Low frustration tolerance may have genetic roots. As well, the environment we grow up in impacts our ability to handle anger.
If we were taught that anger is bad, we may have suppressed it. As such, we didn’t learn healthy ways to deal with it. So, when we do experience it, it’s explosive.
If our caregivers didn’t model healthy coping skills, we likely never learned them. Luckily, we still have the chance to develop them!
Identify the Cause
Typically, there will be triggers for anger. Once we identify them, we can either avoid them or find ways to cope. Triggers may include:
- Feeling disrespected/unappreciated
- Feeling powerless
- Unjust treatment
- Feeling threatened
- Traumatic memories
- Personal problems
Identify the Symptoms of Anger
As mentioned, anger is a mental and physical experience. If we know the signs, we can notice when we’re experiencing them. This allows us to take a step back and consider how we want to respond.
- Feeling overwhelmed
- Increased heart rate
- Clenched fists
- Muscle tension/clenched jaw
- Flushing (hot ears, red face/neck, etc.)
- Sweaty palms
- Stomach ache
Learn Better Communication Techniques
Communicating our anger can be empowering. Tactful communication helps us express ourselves, and also strengthens relationships. We learn to talk about our needs, while others learn the best way to meet them. Ex.

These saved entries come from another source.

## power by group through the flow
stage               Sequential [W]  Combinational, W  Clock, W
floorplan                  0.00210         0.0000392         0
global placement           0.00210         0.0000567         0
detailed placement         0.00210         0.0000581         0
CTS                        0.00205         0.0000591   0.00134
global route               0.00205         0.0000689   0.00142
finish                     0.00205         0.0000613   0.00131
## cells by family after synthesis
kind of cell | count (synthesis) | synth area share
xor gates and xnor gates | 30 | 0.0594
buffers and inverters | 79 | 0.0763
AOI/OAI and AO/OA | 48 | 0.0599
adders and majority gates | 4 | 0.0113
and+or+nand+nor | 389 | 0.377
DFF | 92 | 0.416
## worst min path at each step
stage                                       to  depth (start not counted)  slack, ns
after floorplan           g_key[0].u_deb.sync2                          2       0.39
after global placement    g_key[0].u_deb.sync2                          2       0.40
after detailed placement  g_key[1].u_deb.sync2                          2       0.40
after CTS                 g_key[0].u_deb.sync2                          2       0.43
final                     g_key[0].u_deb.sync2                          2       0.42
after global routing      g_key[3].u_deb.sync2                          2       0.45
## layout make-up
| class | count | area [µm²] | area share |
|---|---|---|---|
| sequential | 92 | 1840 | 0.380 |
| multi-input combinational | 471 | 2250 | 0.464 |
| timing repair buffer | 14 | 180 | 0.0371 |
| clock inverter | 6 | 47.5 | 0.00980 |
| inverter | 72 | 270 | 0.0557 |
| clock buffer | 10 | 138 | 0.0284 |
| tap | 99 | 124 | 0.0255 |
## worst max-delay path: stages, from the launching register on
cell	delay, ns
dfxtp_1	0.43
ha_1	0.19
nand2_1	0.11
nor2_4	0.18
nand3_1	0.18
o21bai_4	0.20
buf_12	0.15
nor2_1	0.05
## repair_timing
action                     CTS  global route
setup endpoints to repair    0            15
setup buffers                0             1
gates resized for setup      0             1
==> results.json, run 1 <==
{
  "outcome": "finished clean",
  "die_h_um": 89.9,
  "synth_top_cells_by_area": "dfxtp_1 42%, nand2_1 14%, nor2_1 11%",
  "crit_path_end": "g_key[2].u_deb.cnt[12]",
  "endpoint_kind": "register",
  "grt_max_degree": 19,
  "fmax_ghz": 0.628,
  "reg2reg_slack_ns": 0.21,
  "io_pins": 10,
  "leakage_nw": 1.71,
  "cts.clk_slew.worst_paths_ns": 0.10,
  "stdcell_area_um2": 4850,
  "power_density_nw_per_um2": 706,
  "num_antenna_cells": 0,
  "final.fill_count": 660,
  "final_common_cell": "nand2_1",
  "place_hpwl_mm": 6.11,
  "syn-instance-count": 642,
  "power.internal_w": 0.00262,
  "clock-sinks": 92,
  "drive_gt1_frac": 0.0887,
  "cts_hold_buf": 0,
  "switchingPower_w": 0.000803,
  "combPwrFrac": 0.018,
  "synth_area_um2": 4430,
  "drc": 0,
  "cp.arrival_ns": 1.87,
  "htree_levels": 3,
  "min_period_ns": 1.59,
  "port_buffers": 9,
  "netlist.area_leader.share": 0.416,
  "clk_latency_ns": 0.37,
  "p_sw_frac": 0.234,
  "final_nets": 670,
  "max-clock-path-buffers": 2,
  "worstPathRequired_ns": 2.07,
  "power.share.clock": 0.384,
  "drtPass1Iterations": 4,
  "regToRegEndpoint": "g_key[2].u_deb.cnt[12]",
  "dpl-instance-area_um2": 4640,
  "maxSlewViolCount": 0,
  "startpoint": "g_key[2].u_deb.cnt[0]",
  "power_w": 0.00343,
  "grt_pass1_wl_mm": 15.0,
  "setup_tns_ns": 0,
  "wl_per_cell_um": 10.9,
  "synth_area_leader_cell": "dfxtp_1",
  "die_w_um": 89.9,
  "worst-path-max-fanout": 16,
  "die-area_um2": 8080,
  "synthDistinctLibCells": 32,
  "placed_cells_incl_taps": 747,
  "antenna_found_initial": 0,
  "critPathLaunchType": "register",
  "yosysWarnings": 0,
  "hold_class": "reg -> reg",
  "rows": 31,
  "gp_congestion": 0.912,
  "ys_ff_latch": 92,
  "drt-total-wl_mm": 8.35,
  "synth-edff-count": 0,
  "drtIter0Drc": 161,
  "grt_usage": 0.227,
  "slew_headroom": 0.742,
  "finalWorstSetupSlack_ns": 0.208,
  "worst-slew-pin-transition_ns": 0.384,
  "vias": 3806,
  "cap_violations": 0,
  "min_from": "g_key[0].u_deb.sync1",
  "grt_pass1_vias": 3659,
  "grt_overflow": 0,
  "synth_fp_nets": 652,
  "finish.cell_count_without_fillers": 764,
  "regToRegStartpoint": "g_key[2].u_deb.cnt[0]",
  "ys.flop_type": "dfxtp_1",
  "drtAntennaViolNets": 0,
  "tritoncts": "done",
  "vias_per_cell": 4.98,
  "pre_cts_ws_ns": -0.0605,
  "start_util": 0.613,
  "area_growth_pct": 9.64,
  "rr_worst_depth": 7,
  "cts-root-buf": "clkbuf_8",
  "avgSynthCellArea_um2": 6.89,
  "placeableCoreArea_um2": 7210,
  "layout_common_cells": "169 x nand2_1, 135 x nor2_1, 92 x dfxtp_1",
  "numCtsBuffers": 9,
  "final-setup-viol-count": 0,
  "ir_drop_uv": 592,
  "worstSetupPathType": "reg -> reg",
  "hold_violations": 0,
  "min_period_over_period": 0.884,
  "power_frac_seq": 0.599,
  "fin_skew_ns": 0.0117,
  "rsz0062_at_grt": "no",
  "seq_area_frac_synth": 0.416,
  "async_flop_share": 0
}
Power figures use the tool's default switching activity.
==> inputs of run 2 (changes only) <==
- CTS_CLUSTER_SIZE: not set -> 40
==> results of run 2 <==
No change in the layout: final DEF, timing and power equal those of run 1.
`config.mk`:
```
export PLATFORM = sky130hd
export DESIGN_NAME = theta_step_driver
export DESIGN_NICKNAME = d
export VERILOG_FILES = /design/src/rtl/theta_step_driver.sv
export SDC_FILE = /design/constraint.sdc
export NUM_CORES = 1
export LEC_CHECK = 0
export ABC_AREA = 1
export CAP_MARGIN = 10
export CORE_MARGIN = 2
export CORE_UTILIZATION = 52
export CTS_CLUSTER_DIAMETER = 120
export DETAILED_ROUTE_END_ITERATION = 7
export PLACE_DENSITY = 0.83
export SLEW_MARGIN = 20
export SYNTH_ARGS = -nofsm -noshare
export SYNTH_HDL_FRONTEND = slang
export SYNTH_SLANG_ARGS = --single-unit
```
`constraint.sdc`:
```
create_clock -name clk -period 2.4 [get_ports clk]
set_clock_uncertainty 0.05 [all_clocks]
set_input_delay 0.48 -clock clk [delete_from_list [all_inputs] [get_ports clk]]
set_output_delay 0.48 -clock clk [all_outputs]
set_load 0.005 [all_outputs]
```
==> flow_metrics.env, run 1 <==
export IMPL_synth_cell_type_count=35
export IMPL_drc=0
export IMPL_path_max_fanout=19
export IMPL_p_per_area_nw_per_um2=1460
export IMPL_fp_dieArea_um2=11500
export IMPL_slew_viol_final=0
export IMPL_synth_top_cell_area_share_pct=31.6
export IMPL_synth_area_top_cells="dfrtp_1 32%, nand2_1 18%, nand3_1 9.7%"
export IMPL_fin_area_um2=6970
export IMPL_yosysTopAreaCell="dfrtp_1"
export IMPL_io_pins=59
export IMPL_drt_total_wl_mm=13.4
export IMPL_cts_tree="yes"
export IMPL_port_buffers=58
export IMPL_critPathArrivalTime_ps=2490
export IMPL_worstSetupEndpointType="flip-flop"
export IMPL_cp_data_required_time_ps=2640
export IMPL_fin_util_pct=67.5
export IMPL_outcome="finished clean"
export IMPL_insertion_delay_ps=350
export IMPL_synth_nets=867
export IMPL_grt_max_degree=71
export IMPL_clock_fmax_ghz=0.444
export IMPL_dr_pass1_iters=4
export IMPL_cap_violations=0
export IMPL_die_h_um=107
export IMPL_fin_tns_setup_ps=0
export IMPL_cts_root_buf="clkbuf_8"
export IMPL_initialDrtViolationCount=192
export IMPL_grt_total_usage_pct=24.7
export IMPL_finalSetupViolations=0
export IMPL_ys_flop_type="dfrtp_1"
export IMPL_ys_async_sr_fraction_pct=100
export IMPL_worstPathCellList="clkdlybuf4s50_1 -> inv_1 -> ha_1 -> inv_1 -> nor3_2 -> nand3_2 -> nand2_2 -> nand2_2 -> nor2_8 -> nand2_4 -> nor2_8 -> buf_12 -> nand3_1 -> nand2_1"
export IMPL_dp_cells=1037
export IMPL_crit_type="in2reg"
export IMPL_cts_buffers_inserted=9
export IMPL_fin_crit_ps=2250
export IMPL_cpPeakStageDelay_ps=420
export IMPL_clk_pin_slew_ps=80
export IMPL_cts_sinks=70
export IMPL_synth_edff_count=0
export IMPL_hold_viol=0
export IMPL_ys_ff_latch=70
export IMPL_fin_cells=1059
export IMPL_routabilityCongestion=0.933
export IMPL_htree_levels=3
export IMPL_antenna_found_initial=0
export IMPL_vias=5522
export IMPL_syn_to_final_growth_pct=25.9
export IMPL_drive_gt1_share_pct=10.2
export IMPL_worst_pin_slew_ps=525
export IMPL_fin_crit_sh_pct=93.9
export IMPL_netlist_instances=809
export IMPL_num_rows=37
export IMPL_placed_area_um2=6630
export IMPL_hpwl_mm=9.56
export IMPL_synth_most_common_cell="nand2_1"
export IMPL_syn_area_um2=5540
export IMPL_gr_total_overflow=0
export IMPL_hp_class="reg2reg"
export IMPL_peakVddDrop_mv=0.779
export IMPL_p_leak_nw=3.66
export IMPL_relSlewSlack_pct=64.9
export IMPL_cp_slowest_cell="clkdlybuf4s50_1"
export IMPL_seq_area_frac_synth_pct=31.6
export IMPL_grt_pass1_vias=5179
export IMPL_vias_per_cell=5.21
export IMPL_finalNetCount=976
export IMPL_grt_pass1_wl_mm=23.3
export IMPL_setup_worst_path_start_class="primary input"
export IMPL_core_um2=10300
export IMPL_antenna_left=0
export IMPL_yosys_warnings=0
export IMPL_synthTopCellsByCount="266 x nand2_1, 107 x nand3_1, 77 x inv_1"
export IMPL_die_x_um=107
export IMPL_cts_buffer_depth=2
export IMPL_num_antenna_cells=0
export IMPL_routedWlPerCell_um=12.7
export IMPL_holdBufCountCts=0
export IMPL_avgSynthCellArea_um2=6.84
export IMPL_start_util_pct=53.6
$ cat src/rtl/clint_responder_if.sv
// Data-memory bus between the core and a memory-mapped responder.
// The core drives strobes, address and write data; the responder returns read data and hit.
interface clint_responder_if;
   logic        mem_read;
   logic        mem_write;
   logic [31:0] data_adr;
   logic [31:0] data_out;
   logic [31:0] rd_data;
   logic        hit;

   modport master (
      output mem_read, mem_write, data_adr, data_out,
      input  rd_data, hit
   );

   modport slave (
      input  mem_read, mem_write, data_adr, data_out,
      output rd_data, hit
   );
endinterface

$ cat src/rtl/clint_responder.sv
// Core-local interruptor: mtime/mtimecmp/msip registers on the data bus.
// Reads are combinational so they complete inside the core's single-cycle memory stage.
module clint_responder #(
   parameter logic [31:0] BASE_ADDR = 32'h0200_0000,
   parameter int          PRESCALE  = 1
) (
   input  logic               clk,
   input  logic               rst,
   clint_responder_if.slave   bus,
   output logic               machineTimerInterrupt,
   output logic               machineSoftwareInterrupt
);

   localparam int            PW        = (PRESCALE > 1) ? $clog2(PRESCALE) : 1;
   localparam logic [PW-1:0] PCNT_LAST = PW'(PRESCALE - 1);

   // Word offsets (byte offset >> 2) inside the 64 KiB window.
   localparam logic [13:0] OFF_MSIP   = 14'h0000;
   localparam logic [13:0] OFF_CMP_LO = 14'h1000;
   localparam logic [13:0] OFF_MT_LO  = 14'h2FFE;
   localparam logic [13:0] OFF_MT_HI  = 14'h2FFF;

   logic [PW-1:0] pcnt_reg, pcnt_next;
   logic          tick;
   logic [63:0]   mtime_reg, mtime_next;
   logic [63:0]   mtimecmp;
   logic          msip_reg, msip_next;
   logic [13:0]   word;
   logic          hit_int;
   logic          wr_en;
   logic [31:0]   rd_mux;
   logic          unused_adr_bits;

   assign word            = bus.data_adr[15:2];
   assign unused_adr_bits = ^bus.data_adr[1:0];
   assign hit_int         = (bus.mem_read | bus.mem_write) &&
                            (bus.data_adr[31:16] == BASE_ADDR[31:16]);
   assign wr_en           = hit_int & bus.mem_write;
   assign bus.hit         = hit_int;

   // Prescaler free-runs regardless of any mtime writes.
   assign tick      = (pcnt_reg == PCNT_LAST);
   assign pcnt_next = tick ? '0 : pcnt_reg + PW'(1);

   always_comb begin
      mtime_next = mtime_reg;
      if (wr_en && word == OFF_MT_LO) begin
         mtime_next[31:0] = bus.data_out;
      end else if (wr_en && word == OFF_MT_HI) begin
         mtime_next[63:32] = bus.data_out;
      end else if (tick) begin
         mtime_next = mtime_reg + 64'd1;
      end
   end

   always_comb begin
      msip_next = msip_reg;
      if (wr_en && word == OFF_MSIP) begin
         msip_next = bus.data_out[0];
      end
   end

   always_ff @(posedge clk) begin
      if (rst) begin
         pcnt_reg  <= '0;
         mtime_reg <= '0;
         msip_reg  <= 1'b0;
      end else begin
         pcnt_reg  <= pcnt_next;
         mtime_reg <= mtime_next;
         msip_reg  <= msip_next;
      end
   end

   // The two mtimecmp halves are written independently.
   genvar gi;
   generate
      for (gi = 0; gi < 2; gi++) begin : g_cmp
         logic [31:0] half_reg;
         always_ff @(posedge clk) begin
            if (rst) begin
               half_reg <= '1;
            end else if (wr_en && word == (OFF_CMP_LO + 14'(gi))) begin
               half_reg <= bus.data_out;
            end
         end
         assign mtimecmp[gi*32 +: 32] = half_reg;
      end
   endgenerate

   always_comb begin
      rd_mux = 32'h0;
      if (hit_int && bus.mem_read) begin
         case (word)
            OFF_MSIP:              rd_mux = {31'h0, msip_reg};
            OFF_CMP_LO:            rd_mux = mtimecmp[31:0];
            OFF_CMP_LO + 14'd1:    rd_mux = mtimecmp[63:32];
            OFF_MT_LO:             rd_mux = mtime_reg[31:0];
            OFF_MT_HI:             rd_mux = mtime_reg[63:32];
            default:               rd_mux = 32'h0;
         endcase
      end
   end

   assign bus.rd_data               = rd_mux;
   assign machineTimerInterrupt     = (mtime_reg >= mtimecmp);
   assign machineSoftwareInterrupt  = msip_reg;

endmodule
$ cat src/flat_wrapper.sv
// flat-port wrapper written by rule: the top's interface ports become plain ports
module clint_responder_flat 
#(
   parameter logic [31:0] BASE_ADDR = 32'h0200_0000,
   parameter int          PRESCALE  = 1
)
  (clk, rst, machineTimerInterrupt, machineSoftwareInterrupt, bus_mem_read, bus_mem_write, bus_data_adr, bus_data_out, bus_rd_data, bus_hit);
  clint_responder_if bus_i ();
  input  logic clk;
  input  logic rst;
  output logic machineTimerInterrupt;
  output logic machineSoftwareInterrupt;
  input wire logic [$bits(bus_i.mem_read)-1:0] bus_mem_read;
  input wire logic [$bits(bus_i.mem_write)-1:0] bus_mem_write;
  input wire logic [$bits(bus_i.data_adr)-1:0] bus_data_adr;
  input wire logic [$bits(bus_i.data_out)-1:0] bus_data_out;
  output wire logic [$bits(bus_i.rd_data)-1:0] bus_rd_data;
  output wire logic [$bits(bus_i.hit)-1:0] bus_hit;
  assign bus_i.mem_read = bus_mem_read;
  assign bus_i.mem_write = bus_mem_write;
  assign bus_i.data_adr = bus_data_adr;
  assign bus_i.data_out = bus_data_out;
  assign bus_rd_data = bus_i.rd_data;
  assign bus_hit = bus_i.hit;
  clint_responder #(.BASE_ADDR(BASE_ADDR), .PRESCALE(PRESCALE)) u_core (.clk(clk), .rst(rst), .bus(bus_i), .machineTimerInterrupt(machineTimerInterrupt), .machineSoftwareInterrupt(machineSoftwareInterrupt));
endmodule
$ cat config.mk
export PLATFORM = sky130hd
export DESIGN_NAME = clint_responder_flat
export DESIGN_NICKNAME = d
export VERILOG_FILES = /design/src/rtl/clint_responder_if.sv /design/src/rtl/clint_responder.sv /design/src/flat_wrapper.sv
export SDC_FILE = /design/constraint.sdc
export NUM_CORES = 1
export LEC_CHECK = 0
export BUFFER_PORTS_ARGS = -buffer_cell sky130_fd_sc_hd__buf_2
export CORE_UTILIZATION = 25
export DETAILED_ROUTE_END_ITERATION = 16
export PLACE_DENSITY = 0.48
export SLEW_MARGIN = 40
export SYNTH_ARGS = -nofsm -noshare
export SYNTH_HDL_FRONTEND = slang
export SYNTH_SLANG_ARGS = --single-unit
$ cat constraint.sdc
create_clock -name clk -period 4.9 [get_ports clk]
set_input_delay 0.245 -clock clk [delete_from_list [all_inputs] [get_ports clk]]
set_output_delay 0.245 -clock clk [all_outputs]
set_load 0.02 [all_outputs]
==> metrics.md <==
| Metric | Value |
|---|---|
| Outcome | finished clean |
| CP dominant cell by count | a311oi_1 |
| Largest fanout of any net on the critical path | 8 |
| Critical path type | flop to output port |
| Slack of the critical path | 1400 ps |
| Power per unit of standard cell area | 234 nW/um2 |
| Post-synthesis cell type with the largest combined area | dfxtp_1 |
| Number of buffers between clock root and the deepest sink | 2 |
| Final min period | 3500 ps |
| Routability congestion estimate from global placement | 0.881 |
| Vias per Instance | 5.49 |
| Cell breakdown of the critical path | inv_1 > ha_1 > nand2b_1 > a2111o_1 > a311oi_1 > a311oi_1 > o21ai_0 > o2111ai_1 > buf_2 |
| Portion of synthesized cell area occupied by the leading cell type | 28.4% |
| Post-route ant nets | 0 |
| Total Power Consumption | 2.52 mW |
| Final setup skew | 7.50 ps |
| Number of instances in the synthesized netlist | 1,158 |
| Cell types with the largest area share after synthesis | dfxtp_1, ha_1, mux2i_1 |
| Core area | 35,800 um2 |
| Synth Net Count | 1,291 |
| Die area | 37,500 um2 |
| Post-cts gate resize count | 0 |
| Fin crit share | 71.5% |
| Starting Density | 25.6% |
| Setup slack after placement | 1750 ps |
| Horizontal die dimension | 194 um |
| DP Wirelength | 24.9 mm |
| Maximum number of pins on one net before global-route repair | 51 |
| Critical Path End Type | output port |
| Clock tree from TritonCTS | yes |
| Count of cell types in the netlist | 73 |
| Cell leakage power | 4.71 nW |
| H-tree levels | 4 |
| Yosys warns | 0 |
| Required time reported for the critical path endpoint | 4660 ps |
| Final routed DRC violation total | 0 |
| Final net count | 1,352 |
| Mean routed wirelength per cell | 20.3 um |
| Clk sink count | 130 |
| Number of endpoints failing setup at the final stage | 0 |
| Number of flops mapped to enable cells by yosys | 0 |
| Number of antenna violations at the first check in global routing | 0 |
| Sum of overflow across all layers after global routing | 0 |
| Max-cap violations | 0 |
| Number of buffers created by CTS | 17 |
| Critical path buffer and inverter count | 2 |
| Port bufs | 100 |
| Mean instance size in the synthesized netlist | 7.92 um2 |
| VDD IR-drop max | 199 uV |
| Summed instance area of the synthesized netlist | 9170 um2 |
| Diode count | 0 |
| Insertion delay to the later sink of the worst-skew pair | 430 ps |
| Hold Violations, Final | 0 |
| CTS hold repair buffers | 0 |
| DR iter-0 viols | 829 |
| Flip-flop and latch count after synthesis | 130 |
| Worst slew pin tran | 823 ps |
| Slowest Stage Delay on Critical Path | 490 ps |
| Via count of the first global-routing pass | 9,094 |
| Postcts setup bufs | 0 |
| Endpoint arrival time on the critical path | 3260 ps |
| Sequential area share after synthesis | 28.4% |
| Worst slew margin relative to its limit | 45.2% |
| Unrepaired setup endpoints after global routing | false |
| Largest delay share family, worst path | compound AO/OA/AOI/OAI gates |
| HP Class | primary input to flop |
| Number of optimization iterations in the first detailed-route pass | 5 |
| Number of top-level design ports | 103 |
| Number of placement rows | 69 |
| Startpoint class of the critical path | flop |
| Proportion of synthesized flip-flops having asynchronous set or reset | 0% |
| Critical path's slowest cell | dfxtp_1 |
| Tot GR Track Use | 18.4% |
| Syn-to-layout area delta | 17.0% |
| Max Transition Viols Final | 0 |
| Worst-path clk slew | 60 ps |
| Vias after detailed routing | 9,289 |
| Routed Wire Length | 34.4 mm |
| Die height | 194 um |
| Share of post-route cells with drive strength above 1 | 15.0% |
| Global-route wire length before repair | 54.3 mm |
| Maximum clock rate | 286 MHz |
| Setup Total Neg Slack | 0 ps |
| Flip-flop cell with the highest count after synthesis | dfxtp_1 |
| CTS Root Cell | clkbuf_16 |
-- final cells by class --
class	count	area, um2
fillers	3863	25100
multi-input cells	878	6050
flip-flops and latches	130	2600
repair buffers	120	653
well taps	461	577
clock buffers	21	470
inverters	72	270
clock inverters	10	109
-- synth_stat cells, drive strengths merged (4+ instances only) --
library cell,number
a32o,5
nor4b,4
a31oi,15
and2,44
or3,11
and4,18
a311oi,7
ha,65
inv,71
and3,16
a221oi,4
mux2i,67
nor4,30
nand4,43
o22ai,37
or4,4
a21oi,65
nand2,133
a32oi,4
o211ai,69
nand2b,4
clkbuf,55
o31ai,11
buf,23
nor2,44
nor3,26
a21o,15
dfxtp,130
a211oi,10
nand3,31
o21ai,49
-- cell usage in the layout, fill, tap and decap left out, types with 5 or more instances in the layout --
cell / Yosys / final
o22ai_1: 37 / 37
a21o_1: 15 / 15
nand2_1: 132 / 132
buf_4: 0 / 21
o21ai_0: 42 / 42
nor4_2: 6 / 5
a21oi_1: 65 / 63
clkinv_2: 0 / 5
nand4_1: 40 / 40
nor2_1: 43 / 43
a31oi_1: 15 / 15
o31ai_1: 9 / 9
and3_1: 16 / 16
ha_1: 65 / 65
and2_1: 44 / 44
a311oi_1: 7 / 7
nor3_1: 21 / 21
buf_2: 16 / 99
o211ai_1: 69 / 69
inv_1: 71 / 70
or3_1: 11 / 11
nor4_1: 23 / 21
a211oi_1: 10 / 10
o21ai_1: 7 / 7
nand3_1: 30 / 29
mux2i_1: 67 / 67
dfxtp_1: 130 / 129
and4_1: 17 / 17
clkbuf_16: 0 / 17
a32o_1: 5 / 5
-- per-layer routing --
layer	vias up	track usage, %	part of all wire (%)
met2	245	29.3	46
met5	-	0	0
li1	4475	-	-
met1	4537	26.0	49
met4	0	4.95	1.5
met3	32	2.39	4.4
-- through the flow --
step	cells	hold WS [ps]	cell area (um2)	util, %
floorplan	1158	373	9170	-
global placement	1661	495	10100	28.2
detailed placement	1661	504	10100	28.3
CTS	1692	99.7	10700	29.9
global route	1692	119	10700	30.0
finish	1692	101	10700	30.0
-- logic make-up after synthesis --
logic type | count (synthesis) | share of synthesized area (%)
compound gates | 323 | 23.5
xor+xnor | 2 | 0.191
fa+ha+maj | 65 | 8.87
buf+inv | 150 | 6.37
flops | 130 | 28.4
mux | 69 | 7.56
other cells | 1 | 0.0409
simple gates | 418 | 25.1
-- tightest hold or removal path: stages --
cell     delay [ps]
buf_2           130
nand2_1          60
a21oi_1          50
-- path summary, 6_finish.rpt --
kind	start	endpoint	slack (ps)	depth (start not counted)
setup / recovery	u_core.mtime_reg[0]	machineTimerInterrupt	1400	9
hold / removal	bus_data_out[18]	u_core.mtime_reg[18]	100	3
setup reg to reg	u_core.mtime_reg[4]	u_core.mtime_reg[27]	2030	6
hold reg to reg	u_core.g_cmp[0].half_reg[0]	u_core.g_cmp[0].half_reg[0]	520	2
-- power breakdown --
part / internal, mW / total, mW / switching (mW)
sequential: 1.06 / 1.07 / 0.0107
combinational: 0.0462 / 0.139 / 0.0932
clock: 0.783 / 1.31 / 0.522
total: 1.89 / 2.52 / 0.626
Note: power is estimated with default switching activity, not from simulation.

- Cool down. If needed, we can walk away in the heat of the moment. We can simply say, “I need time to cool down.” This gives us a chance to think about what we want to say. Then, we can express ourselves without saying things we may regret.
- Be assertive. Assertive communication requires us to express ourselves directly, without being aggressive. We should explain exactly what we’re feeling, why and what we need to feel better.
- Consider timing: We should think about when the recipient will be most open to our feedback. Ex. someone may not respond well if they’re falling asleep, or in a rush. We should use common sense to determine a good time to communicate. This increases the likelihood that they’ll hear us fully. Thus, a more sincere resolution can be reached.
Start an Anger Journal
Anger journaling can help us track the cause and intensity of our anger. Eventually, a pattern will emerge. This pattern brings awareness to our triggers.
When such situations arise, we’re can more easily say, “I’m feeling triggered”. This awareness makes it less likely that we’ll react aggressively; it gives us time to pause and think.
When anger journaling, we can consider:
- What caused the stress/anger?
- What about the situation was upsetting?
- What thoughts were associated with it?
- On a scale from 1-10, how intense was the anger?
- What was the response?
- How did the response impact others?
- How did the response impact us?
- What consequences did the response have?
Practice Relaxation Techniques
During moments of fury, we can practice relaxation techniques to ease emotional and physical tension. We can do whatever (constructive) activity helps us relax, like:
- Deep breathing
- Taking a bath
- Progressive muscle relaxation
Seek Anger Management Counseling
Sometimes, we may try to manage anger alone, with limited success. Or perhaps we don’t know where to start. If so, professional counseling could be the beginning of a healthier approach to anger.
Anger is inevitable, but it doesn’t have to be uncontrollable. We can choose to take charge of our anger, and channel it into something productive.
So, identify triggers, develop healthy coping mechanisms, and show anger who’s boss!